8) Lets talk about Lemmings When you hear the word “lemmings” you
might think of two things: This video game and some sort of small creature
that suicidally leap off cliffs when its population grows too large. In case you didn’t know lemmings are real
and adorable and not suicidal. The origin of this myth is a bit unclear but
the video game lemmings may have done a lot more to convince a younger generation that
lemmings are willfully suicidal – and extremely frustrating to micromanage thus deserving
of mass extermination. 7) Daddly Longlegs These wispy-looking things have earned the
reputation as the most poisonous of any spider. But they’re also pretty common so, you might
wonder why more people don’t die from daddy longlegs bites every year. Like a good conspiracy theory, this myth,
covers its own tracks by also saying that their fangs are too small to penetrate human
skin. You could score one for team human except
that this misconception is a triple whammy of wrongness: 1) Daddy Longlegs don’t have fangs because 2) They don’t produce venom because 3) They aren’t even spiders 6) Ostriches Let’s review the properties of these flightless
birds, shall we?
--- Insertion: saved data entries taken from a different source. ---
[src/lrelu_scale_stage.sv]
`timescale 1ns/1ps

module lrelu_scale_stage #(
  parameter int UNITS = 4
) (
  input  logic                                   clk,
  input  logic                                   rst,
  input  logic                                   clken,
  input  logic                                   s_valid,
  input  lrelu_data_pkg::data_t [UNITS-1:0]      s_data,
  input  lrelu_data_pkg::user_u                  s_user,
  input  lrelu_cfg_pkg::coeff_t                  coeff_a,
  output lrelu_data_pkg::prod_t [UNITS-1:0]      prod,
  output logic                                   prod_valid,
  output lrelu_data_pkg::user_u                  prod_user
);

  import lrelu_data_pkg::*;

  prod_t [UNITS-1:0] prod_next;

  // x times A, result keeps the 8 fraction bits of A
  always_comb begin
    for (int lane = 0; lane < UNITS; lane++) begin
      prod_next[lane] = $signed(s_data[lane]) * $signed(coeff_a);
    end
  end

  always_ff @(posedge clk) begin
    if (clken) begin
      prod <= prod_next;
    end
  end

  // valid and user travel with the product
  always_ff @(posedge clk) begin
    if (rst) begin
      prod_valid <= 1'b0;
      prod_user  <= '0;
    end else if (clken) begin
      prod_valid <= s_valid;
      prod_user  <= s_user;
    end
  end

endmodule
They’re up to nine feet tall, up to 340
pounds, aggressive, with sharp beaks and long claws. Essentially an ostrich is the closest thing
to a living raptor you’re ever going to see. (That is our genetic engineering technology
gets better – common dinopocapolipse!). Anyway, keeping these facts in mind, if you
decide to threaten an ostrich do you really think it’s going to stick it’s head in
the sand and wait to die? No, of course not, if you’re lucky it will
run away at 40 miles an hour and if you’re not, it’s fatality time for you. Ostriches have no reason to hide and especially
not in the stupidest way ever. If they did they would have survived about
as long and another species of flightless bird. While we’re talking about flightless birds, 5) Baby Birds A mother bird won’t abandon her baby because
you’ve touched it any more than a human mother would abandon her baby if a bird touched
it. If you find a baby bird and can easily reach
the nest, it’s perfectly fine to put it back. 4) Goldfish Memory Goldfish do have memories longer than three
seconds or seven seconds or whatever other made up number always accompanies this fact. They can actually be trained and will remember
what they learned for months. Which is more than can be said for many humans. On an unrelated note, Goldfish are also delicious. 3) Dog Vision Poor dogs, forever living in their sad, monochrome
worlds. Except, they don’t. Dogs do see color, but not quite like us. Most humans see three primary colors, red
blue and green, but dogs are limited to two: they can see blues, but the rest of the color
spectrum they can’t tell apart. Which they don’t mind, until you buy them
a red toy and throw it into the green grass and act like they’re stupid for not finding
it. It’s easy for you to see because your ancestors
spent several million years foraging for red objects on a green background and so got quite
good at it – unless they didn’t which in that case they died – but canine eyes
are not monkey eyes and to your dog, if it isn’t blue it’s all the same color. So next time you’re at the pet store, get
rover a blue toy. And, while we’re talking about vision lets
talk about 2) Bats Which, if you’ve ever looked at one, it
should be immediately obvious they’re not blind because they look right back and you
– with their eyes – that they use to see things. But they do one better by having an additional
sense called echolocation that allows them to navigate the world in complete darkness,
something you can’t do. So from the bat’s perspective you’re the
blind one. 1) You Can Boil a Frog to Death if you do
it very slowly This one is true… sort of. Friedrich Goltz, demonstrated that a frog
will remain blithely in a pot of water brought to boil if the temperature is raised slowly
enough. However, the rather salient fact that is often
left out of the retelling is that Goltz cut out the frogs’ brains before placing them
in the pot. Which rather puts them at a disadvantage. Goltz also showed that if you don’t lobotomize
the frog first then – surprise – it jumps out of the pot. It seems likely – but please don’t try
this at home – that removing the brain of any animal would rather hinder their instinct
of self preservation. And also make them more gullible about common
misconceptions.
Weird. My dog only plays with his green toys.